#### [Brief]
Search term "sink": copy each line of the data containing it.

#### [Excerpted data]
::::
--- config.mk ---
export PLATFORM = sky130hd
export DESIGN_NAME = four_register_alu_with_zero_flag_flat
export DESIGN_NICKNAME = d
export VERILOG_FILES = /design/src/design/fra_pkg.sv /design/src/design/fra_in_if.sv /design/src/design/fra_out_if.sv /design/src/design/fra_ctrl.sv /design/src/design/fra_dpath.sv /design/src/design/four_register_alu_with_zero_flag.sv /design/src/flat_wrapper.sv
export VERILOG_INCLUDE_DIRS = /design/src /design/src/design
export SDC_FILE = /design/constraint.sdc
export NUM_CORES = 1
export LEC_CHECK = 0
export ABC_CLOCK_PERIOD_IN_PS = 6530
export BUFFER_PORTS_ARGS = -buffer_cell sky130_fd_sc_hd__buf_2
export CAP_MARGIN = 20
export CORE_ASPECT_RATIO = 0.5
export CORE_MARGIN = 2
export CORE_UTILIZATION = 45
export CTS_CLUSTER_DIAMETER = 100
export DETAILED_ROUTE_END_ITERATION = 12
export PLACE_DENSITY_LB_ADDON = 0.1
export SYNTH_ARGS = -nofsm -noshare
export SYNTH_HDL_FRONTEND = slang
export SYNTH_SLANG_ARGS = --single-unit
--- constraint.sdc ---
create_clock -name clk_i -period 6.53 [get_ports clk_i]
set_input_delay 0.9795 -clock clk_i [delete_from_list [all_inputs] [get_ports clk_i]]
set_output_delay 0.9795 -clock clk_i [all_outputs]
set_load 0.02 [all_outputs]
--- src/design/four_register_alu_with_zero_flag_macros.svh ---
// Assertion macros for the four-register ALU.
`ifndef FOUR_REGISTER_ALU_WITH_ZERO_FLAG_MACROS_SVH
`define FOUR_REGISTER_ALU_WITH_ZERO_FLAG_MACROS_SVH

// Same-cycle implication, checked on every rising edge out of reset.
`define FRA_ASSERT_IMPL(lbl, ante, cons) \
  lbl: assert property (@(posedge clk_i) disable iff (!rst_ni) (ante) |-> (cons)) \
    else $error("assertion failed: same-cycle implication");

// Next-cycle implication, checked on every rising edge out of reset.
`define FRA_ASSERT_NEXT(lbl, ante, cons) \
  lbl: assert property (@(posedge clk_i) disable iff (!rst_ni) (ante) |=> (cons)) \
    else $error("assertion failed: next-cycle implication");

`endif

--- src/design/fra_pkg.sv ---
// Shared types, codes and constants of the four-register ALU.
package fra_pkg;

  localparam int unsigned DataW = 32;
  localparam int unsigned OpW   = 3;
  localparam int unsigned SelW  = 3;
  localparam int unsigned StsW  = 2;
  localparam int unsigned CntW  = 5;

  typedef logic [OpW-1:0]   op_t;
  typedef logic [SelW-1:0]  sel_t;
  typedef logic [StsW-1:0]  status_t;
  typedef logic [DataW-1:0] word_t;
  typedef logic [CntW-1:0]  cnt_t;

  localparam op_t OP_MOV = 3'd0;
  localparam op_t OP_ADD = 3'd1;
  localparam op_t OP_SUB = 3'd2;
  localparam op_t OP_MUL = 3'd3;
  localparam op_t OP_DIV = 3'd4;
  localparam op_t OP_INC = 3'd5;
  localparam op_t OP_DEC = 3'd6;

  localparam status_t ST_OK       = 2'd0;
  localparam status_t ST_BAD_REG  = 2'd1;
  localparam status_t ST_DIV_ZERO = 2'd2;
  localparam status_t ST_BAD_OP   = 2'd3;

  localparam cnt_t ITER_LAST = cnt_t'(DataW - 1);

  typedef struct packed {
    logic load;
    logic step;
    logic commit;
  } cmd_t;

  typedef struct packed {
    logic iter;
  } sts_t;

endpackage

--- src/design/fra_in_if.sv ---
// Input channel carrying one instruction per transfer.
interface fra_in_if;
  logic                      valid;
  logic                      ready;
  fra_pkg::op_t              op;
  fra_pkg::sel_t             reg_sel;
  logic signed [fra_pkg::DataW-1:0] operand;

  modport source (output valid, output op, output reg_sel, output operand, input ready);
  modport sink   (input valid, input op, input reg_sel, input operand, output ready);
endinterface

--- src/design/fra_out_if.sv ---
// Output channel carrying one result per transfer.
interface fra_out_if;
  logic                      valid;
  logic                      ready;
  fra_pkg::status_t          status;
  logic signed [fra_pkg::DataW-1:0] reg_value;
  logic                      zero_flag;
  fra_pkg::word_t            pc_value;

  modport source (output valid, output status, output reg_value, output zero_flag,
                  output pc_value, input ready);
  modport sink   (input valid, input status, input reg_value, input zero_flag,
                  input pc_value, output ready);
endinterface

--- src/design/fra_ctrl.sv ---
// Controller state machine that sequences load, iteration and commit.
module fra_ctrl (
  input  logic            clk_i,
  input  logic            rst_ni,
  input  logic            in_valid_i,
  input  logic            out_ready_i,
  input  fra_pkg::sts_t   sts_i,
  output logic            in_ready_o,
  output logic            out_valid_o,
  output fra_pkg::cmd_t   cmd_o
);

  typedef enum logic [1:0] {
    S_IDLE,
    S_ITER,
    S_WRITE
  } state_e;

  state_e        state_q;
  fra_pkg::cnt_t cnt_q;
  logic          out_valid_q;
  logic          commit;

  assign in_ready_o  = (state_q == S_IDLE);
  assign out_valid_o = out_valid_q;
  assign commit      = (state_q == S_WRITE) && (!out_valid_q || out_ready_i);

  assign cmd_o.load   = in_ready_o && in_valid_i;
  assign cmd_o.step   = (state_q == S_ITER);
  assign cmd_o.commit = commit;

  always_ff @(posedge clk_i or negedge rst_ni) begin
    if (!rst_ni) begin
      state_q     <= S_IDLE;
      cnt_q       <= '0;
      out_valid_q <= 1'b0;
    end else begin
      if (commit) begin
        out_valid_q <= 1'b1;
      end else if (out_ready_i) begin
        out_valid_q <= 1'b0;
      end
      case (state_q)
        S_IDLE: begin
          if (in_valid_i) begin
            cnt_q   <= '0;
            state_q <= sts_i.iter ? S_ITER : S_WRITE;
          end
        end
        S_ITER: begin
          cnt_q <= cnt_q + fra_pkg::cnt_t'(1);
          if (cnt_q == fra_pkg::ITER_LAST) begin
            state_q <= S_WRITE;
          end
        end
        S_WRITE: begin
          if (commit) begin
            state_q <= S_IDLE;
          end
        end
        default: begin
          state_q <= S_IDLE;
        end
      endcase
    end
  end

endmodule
::::
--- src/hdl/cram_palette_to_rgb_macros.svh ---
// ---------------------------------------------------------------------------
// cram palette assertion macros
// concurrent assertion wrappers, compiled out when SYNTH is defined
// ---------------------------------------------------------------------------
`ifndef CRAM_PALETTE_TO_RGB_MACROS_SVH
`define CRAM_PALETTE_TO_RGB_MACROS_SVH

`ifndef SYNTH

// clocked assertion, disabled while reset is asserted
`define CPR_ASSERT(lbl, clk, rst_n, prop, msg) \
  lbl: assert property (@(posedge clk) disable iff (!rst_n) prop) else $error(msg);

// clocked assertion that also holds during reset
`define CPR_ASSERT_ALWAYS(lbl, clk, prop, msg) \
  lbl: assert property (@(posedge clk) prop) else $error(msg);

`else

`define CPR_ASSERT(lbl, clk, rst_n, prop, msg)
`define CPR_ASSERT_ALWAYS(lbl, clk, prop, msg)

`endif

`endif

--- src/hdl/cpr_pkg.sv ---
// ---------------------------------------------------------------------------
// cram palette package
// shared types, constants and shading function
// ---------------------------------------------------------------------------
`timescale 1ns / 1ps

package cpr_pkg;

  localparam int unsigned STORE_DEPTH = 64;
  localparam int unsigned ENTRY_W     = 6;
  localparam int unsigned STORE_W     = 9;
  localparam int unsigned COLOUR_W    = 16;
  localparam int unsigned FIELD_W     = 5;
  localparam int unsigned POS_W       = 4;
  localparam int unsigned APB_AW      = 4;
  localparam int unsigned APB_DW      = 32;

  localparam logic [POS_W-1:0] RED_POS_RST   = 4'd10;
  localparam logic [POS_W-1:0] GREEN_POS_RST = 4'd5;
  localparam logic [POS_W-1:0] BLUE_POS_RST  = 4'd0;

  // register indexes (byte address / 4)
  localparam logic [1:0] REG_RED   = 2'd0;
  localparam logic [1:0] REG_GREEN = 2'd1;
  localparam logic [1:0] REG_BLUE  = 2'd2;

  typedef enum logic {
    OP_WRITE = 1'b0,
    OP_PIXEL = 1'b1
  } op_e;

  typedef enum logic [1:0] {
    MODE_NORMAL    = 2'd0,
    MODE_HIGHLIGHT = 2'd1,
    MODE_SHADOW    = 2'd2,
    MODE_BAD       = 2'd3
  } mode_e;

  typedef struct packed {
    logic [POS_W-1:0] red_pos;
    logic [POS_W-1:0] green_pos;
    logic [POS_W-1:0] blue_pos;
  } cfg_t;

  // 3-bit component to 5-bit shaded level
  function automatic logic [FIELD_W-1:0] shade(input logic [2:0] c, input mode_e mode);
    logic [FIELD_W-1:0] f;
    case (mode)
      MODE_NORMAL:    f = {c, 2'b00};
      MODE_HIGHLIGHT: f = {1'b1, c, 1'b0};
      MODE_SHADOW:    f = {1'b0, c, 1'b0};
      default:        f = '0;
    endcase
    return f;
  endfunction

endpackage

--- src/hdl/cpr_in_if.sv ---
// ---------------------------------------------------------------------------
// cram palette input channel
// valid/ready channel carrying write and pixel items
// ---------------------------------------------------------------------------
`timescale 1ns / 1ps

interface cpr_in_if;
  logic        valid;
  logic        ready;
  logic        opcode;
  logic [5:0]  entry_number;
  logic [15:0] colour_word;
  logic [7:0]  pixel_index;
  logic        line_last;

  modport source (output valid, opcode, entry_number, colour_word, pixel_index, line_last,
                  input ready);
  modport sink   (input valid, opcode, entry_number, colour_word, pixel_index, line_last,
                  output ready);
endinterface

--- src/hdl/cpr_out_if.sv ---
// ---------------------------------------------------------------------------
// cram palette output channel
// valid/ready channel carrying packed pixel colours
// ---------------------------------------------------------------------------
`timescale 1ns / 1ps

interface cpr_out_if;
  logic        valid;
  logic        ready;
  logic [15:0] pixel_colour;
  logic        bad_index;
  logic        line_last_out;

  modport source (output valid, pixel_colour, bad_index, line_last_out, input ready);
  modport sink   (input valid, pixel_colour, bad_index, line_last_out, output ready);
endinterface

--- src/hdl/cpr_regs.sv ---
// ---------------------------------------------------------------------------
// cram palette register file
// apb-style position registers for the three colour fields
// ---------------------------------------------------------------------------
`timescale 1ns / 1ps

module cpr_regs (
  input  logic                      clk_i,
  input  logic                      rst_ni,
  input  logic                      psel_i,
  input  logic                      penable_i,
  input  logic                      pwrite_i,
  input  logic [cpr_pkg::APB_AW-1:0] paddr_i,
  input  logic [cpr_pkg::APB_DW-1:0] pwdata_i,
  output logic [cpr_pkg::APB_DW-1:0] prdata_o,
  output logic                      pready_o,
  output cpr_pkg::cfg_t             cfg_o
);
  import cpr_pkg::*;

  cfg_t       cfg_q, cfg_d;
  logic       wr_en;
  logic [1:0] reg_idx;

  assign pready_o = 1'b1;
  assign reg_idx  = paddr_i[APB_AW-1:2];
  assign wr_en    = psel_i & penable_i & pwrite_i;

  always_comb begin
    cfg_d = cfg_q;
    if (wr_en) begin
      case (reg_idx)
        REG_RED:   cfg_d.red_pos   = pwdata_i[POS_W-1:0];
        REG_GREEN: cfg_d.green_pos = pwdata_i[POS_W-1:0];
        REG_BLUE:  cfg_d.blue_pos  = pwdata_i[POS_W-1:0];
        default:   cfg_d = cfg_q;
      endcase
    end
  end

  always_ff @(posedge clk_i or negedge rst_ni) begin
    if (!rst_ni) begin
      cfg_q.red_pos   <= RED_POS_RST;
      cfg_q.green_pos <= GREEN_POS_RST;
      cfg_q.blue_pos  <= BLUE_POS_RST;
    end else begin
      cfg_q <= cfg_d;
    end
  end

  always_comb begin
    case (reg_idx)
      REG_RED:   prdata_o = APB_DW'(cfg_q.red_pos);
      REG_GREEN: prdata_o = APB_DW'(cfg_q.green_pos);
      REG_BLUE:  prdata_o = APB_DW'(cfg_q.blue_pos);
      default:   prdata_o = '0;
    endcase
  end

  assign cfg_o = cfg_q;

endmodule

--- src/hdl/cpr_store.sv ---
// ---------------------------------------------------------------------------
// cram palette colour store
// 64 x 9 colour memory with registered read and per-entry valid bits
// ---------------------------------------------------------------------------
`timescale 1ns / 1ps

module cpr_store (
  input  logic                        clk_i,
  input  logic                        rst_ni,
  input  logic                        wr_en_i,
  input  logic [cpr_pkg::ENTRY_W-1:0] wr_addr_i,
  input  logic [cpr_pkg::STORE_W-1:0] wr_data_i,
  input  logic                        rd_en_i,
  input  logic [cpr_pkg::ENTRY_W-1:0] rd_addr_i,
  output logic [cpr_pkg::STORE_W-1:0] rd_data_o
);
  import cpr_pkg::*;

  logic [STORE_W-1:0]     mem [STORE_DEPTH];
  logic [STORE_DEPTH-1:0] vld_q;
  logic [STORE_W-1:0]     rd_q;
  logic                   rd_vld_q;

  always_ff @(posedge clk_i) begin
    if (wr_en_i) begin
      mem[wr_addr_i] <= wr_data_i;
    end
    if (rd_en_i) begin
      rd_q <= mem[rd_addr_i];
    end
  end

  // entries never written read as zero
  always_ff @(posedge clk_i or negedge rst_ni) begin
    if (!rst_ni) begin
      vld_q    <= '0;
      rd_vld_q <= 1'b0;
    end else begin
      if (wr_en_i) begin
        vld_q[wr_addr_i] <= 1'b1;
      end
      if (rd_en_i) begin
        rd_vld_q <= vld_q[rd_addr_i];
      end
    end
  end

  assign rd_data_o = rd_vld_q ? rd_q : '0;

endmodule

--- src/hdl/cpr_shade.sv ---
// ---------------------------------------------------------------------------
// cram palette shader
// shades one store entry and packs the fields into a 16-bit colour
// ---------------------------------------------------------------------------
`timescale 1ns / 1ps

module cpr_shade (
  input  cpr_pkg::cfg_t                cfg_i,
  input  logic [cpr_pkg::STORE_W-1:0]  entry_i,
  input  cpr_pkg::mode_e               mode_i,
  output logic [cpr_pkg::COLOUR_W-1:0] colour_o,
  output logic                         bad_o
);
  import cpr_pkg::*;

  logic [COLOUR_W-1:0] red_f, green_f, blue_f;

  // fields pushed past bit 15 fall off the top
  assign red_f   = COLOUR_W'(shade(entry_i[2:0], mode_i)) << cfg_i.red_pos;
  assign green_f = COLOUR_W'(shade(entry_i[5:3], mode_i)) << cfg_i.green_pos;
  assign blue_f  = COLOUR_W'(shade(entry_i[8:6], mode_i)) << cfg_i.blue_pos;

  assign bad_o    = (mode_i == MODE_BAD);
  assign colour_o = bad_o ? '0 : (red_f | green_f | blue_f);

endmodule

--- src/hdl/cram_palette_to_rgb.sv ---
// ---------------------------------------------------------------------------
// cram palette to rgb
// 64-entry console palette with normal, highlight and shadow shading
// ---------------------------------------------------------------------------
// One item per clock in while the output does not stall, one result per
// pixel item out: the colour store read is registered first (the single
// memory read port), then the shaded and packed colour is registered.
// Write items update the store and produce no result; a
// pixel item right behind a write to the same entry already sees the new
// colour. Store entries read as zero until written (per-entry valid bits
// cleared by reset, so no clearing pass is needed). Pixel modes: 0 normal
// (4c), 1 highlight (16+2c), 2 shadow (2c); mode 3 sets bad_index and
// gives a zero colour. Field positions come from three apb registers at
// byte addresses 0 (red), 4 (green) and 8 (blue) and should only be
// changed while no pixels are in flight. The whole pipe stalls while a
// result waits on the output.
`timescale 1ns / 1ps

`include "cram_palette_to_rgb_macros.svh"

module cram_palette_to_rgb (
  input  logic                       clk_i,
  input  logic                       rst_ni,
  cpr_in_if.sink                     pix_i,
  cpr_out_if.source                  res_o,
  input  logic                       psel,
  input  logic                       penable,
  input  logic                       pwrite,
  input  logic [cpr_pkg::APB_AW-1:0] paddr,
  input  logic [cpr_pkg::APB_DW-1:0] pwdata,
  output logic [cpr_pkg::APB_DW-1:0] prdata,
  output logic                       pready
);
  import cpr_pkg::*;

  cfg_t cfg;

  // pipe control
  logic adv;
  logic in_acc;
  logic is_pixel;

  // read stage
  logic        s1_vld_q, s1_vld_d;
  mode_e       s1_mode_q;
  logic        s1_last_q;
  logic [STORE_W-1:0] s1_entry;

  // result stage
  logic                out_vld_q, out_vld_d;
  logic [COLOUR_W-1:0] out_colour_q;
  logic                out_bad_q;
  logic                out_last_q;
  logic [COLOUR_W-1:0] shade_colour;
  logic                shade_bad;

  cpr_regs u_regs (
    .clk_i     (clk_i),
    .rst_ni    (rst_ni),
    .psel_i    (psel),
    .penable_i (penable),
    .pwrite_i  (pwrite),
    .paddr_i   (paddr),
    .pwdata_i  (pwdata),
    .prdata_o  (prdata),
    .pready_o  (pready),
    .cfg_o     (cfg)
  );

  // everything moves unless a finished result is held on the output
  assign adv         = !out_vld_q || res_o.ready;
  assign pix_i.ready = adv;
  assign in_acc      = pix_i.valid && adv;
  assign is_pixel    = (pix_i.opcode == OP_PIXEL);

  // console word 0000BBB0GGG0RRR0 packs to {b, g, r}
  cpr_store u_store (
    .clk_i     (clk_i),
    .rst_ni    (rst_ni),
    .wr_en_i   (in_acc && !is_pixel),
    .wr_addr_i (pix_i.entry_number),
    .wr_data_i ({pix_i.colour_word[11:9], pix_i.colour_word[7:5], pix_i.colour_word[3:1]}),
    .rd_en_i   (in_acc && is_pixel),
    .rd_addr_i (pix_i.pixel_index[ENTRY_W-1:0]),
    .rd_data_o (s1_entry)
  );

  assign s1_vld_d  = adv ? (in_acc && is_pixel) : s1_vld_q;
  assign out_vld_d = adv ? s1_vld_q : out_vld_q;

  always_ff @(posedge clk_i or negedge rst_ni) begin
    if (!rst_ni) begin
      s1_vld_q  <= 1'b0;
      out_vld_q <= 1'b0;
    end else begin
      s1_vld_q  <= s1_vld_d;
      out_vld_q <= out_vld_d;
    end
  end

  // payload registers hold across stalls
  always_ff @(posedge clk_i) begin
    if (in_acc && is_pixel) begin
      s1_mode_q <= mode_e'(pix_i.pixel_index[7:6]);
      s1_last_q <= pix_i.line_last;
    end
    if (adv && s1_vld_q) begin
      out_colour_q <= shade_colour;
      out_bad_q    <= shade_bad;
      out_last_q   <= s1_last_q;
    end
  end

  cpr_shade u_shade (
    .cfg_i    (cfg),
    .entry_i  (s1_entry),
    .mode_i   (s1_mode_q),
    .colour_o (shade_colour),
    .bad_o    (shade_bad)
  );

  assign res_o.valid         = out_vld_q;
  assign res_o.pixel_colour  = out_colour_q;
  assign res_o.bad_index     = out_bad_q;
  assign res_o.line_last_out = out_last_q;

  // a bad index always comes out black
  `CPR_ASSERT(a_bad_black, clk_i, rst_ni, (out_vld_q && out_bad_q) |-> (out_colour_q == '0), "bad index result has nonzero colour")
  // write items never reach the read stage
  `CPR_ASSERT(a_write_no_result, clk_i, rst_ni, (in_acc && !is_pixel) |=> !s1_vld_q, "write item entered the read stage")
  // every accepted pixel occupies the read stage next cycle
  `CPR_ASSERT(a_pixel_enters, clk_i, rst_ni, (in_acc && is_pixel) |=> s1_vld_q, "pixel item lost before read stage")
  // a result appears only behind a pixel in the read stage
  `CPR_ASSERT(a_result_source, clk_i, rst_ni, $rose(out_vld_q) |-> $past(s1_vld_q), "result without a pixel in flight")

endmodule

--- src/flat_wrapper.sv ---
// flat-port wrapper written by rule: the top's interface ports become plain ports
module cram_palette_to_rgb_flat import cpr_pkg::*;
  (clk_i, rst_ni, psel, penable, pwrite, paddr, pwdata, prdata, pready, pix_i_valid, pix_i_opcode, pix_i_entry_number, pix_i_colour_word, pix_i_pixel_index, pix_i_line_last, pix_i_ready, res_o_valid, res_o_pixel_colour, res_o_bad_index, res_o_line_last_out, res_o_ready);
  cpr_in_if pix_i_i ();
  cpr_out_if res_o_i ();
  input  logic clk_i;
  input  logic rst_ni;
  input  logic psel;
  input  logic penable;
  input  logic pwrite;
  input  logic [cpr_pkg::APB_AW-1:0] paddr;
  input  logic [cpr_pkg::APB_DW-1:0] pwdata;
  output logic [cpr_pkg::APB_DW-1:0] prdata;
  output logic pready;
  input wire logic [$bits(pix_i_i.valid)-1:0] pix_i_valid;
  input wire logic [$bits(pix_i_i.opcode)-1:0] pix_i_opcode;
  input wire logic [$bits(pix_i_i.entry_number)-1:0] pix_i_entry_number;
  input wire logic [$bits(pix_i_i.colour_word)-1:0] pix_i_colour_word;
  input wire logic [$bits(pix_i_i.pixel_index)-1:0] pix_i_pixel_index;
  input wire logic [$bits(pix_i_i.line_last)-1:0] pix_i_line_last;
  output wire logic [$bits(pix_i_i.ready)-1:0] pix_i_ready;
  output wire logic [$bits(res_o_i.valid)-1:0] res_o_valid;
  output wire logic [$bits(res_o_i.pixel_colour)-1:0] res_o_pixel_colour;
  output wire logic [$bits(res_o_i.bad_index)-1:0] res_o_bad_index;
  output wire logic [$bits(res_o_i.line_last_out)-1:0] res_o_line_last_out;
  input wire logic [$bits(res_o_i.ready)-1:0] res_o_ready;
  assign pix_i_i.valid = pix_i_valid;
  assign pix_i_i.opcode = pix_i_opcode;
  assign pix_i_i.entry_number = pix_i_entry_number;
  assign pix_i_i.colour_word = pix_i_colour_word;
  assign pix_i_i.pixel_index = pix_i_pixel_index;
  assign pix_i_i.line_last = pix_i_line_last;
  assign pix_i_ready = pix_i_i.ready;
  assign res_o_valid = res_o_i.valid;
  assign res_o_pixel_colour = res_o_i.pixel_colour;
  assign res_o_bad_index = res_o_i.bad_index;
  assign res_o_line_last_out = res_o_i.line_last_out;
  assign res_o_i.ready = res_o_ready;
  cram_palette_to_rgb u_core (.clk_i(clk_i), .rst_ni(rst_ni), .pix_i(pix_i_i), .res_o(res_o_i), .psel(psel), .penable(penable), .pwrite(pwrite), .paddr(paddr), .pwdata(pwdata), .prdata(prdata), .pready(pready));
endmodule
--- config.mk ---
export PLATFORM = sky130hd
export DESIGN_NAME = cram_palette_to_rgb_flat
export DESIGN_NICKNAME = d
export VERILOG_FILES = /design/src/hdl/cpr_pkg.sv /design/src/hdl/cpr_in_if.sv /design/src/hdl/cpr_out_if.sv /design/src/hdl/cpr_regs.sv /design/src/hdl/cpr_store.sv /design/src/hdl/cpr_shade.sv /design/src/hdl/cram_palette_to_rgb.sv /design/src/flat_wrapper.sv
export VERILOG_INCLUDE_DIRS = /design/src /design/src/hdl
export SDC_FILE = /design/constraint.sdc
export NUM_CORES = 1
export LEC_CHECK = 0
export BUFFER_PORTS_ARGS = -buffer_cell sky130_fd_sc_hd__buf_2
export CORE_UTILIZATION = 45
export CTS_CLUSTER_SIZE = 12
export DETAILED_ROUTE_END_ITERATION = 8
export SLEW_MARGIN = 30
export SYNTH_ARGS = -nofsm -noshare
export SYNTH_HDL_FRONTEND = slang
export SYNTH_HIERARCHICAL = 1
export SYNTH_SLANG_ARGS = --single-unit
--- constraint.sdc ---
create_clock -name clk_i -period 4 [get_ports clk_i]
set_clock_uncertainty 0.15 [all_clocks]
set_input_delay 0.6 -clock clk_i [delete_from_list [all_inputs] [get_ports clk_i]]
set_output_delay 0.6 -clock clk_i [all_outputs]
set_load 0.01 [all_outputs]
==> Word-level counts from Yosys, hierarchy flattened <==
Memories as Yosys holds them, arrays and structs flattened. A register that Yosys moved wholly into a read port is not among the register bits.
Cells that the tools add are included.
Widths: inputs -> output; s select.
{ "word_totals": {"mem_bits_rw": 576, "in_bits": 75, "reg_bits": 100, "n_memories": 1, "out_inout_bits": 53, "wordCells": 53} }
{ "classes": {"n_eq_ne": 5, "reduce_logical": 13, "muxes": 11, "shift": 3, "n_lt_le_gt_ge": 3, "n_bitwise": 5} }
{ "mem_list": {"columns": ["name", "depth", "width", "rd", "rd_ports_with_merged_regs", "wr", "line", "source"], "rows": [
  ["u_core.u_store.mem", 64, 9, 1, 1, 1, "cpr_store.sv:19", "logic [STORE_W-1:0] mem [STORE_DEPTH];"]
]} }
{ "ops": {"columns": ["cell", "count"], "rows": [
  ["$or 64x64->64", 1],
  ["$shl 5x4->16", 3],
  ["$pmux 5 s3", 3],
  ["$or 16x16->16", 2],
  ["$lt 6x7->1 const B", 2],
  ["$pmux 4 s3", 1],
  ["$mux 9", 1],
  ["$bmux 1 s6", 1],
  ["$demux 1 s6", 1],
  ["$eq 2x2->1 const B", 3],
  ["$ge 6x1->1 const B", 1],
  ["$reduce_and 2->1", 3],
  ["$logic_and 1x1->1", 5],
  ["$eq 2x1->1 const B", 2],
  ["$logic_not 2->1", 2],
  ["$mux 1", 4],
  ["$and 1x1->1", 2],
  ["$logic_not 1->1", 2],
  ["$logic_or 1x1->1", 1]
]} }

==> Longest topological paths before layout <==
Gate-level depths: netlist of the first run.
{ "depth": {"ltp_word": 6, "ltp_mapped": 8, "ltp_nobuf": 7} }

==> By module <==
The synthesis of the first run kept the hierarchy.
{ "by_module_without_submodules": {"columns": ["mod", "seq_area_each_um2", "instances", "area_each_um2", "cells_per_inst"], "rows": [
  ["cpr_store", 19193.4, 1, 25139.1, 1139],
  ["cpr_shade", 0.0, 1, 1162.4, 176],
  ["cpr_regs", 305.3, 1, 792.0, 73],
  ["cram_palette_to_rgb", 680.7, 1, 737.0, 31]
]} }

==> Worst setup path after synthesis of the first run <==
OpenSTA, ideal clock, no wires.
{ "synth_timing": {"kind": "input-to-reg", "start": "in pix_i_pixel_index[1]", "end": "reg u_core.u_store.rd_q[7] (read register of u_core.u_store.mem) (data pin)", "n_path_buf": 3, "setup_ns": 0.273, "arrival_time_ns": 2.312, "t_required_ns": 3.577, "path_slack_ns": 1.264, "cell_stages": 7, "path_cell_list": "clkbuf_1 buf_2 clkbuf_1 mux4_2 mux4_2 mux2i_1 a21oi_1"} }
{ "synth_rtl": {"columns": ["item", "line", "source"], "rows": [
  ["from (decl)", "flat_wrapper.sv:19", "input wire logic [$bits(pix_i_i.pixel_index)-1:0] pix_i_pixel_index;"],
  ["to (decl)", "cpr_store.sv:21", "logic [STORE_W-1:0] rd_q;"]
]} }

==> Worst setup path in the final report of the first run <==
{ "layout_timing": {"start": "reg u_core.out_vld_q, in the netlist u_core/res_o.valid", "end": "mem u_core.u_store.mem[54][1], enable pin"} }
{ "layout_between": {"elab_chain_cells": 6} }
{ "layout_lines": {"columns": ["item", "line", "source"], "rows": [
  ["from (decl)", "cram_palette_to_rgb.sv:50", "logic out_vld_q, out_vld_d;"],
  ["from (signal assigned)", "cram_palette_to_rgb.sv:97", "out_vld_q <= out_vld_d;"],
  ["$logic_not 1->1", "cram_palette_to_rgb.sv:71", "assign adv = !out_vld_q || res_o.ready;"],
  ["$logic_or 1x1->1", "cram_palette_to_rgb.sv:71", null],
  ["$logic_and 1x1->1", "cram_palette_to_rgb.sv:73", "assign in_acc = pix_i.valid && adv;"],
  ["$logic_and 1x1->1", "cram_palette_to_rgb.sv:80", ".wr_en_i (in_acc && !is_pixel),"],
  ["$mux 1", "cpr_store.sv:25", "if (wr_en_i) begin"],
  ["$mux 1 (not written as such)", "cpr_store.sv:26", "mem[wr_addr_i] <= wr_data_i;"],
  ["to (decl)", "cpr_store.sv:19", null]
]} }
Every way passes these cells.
::::
#### [Task response]
  modport sink   (input valid, input op, input reg_sel, input operand, output ready);
  modport sink   (input valid, input status, input reg_value, input zero_flag,
  modport sink   (input valid, opcode, entry_number, colour_word, pixel_index, line_last,
  modport sink   (input valid, pixel_colour, bad_index, line_last_out, output ready);
  cpr_in_if.sink                     pix_i,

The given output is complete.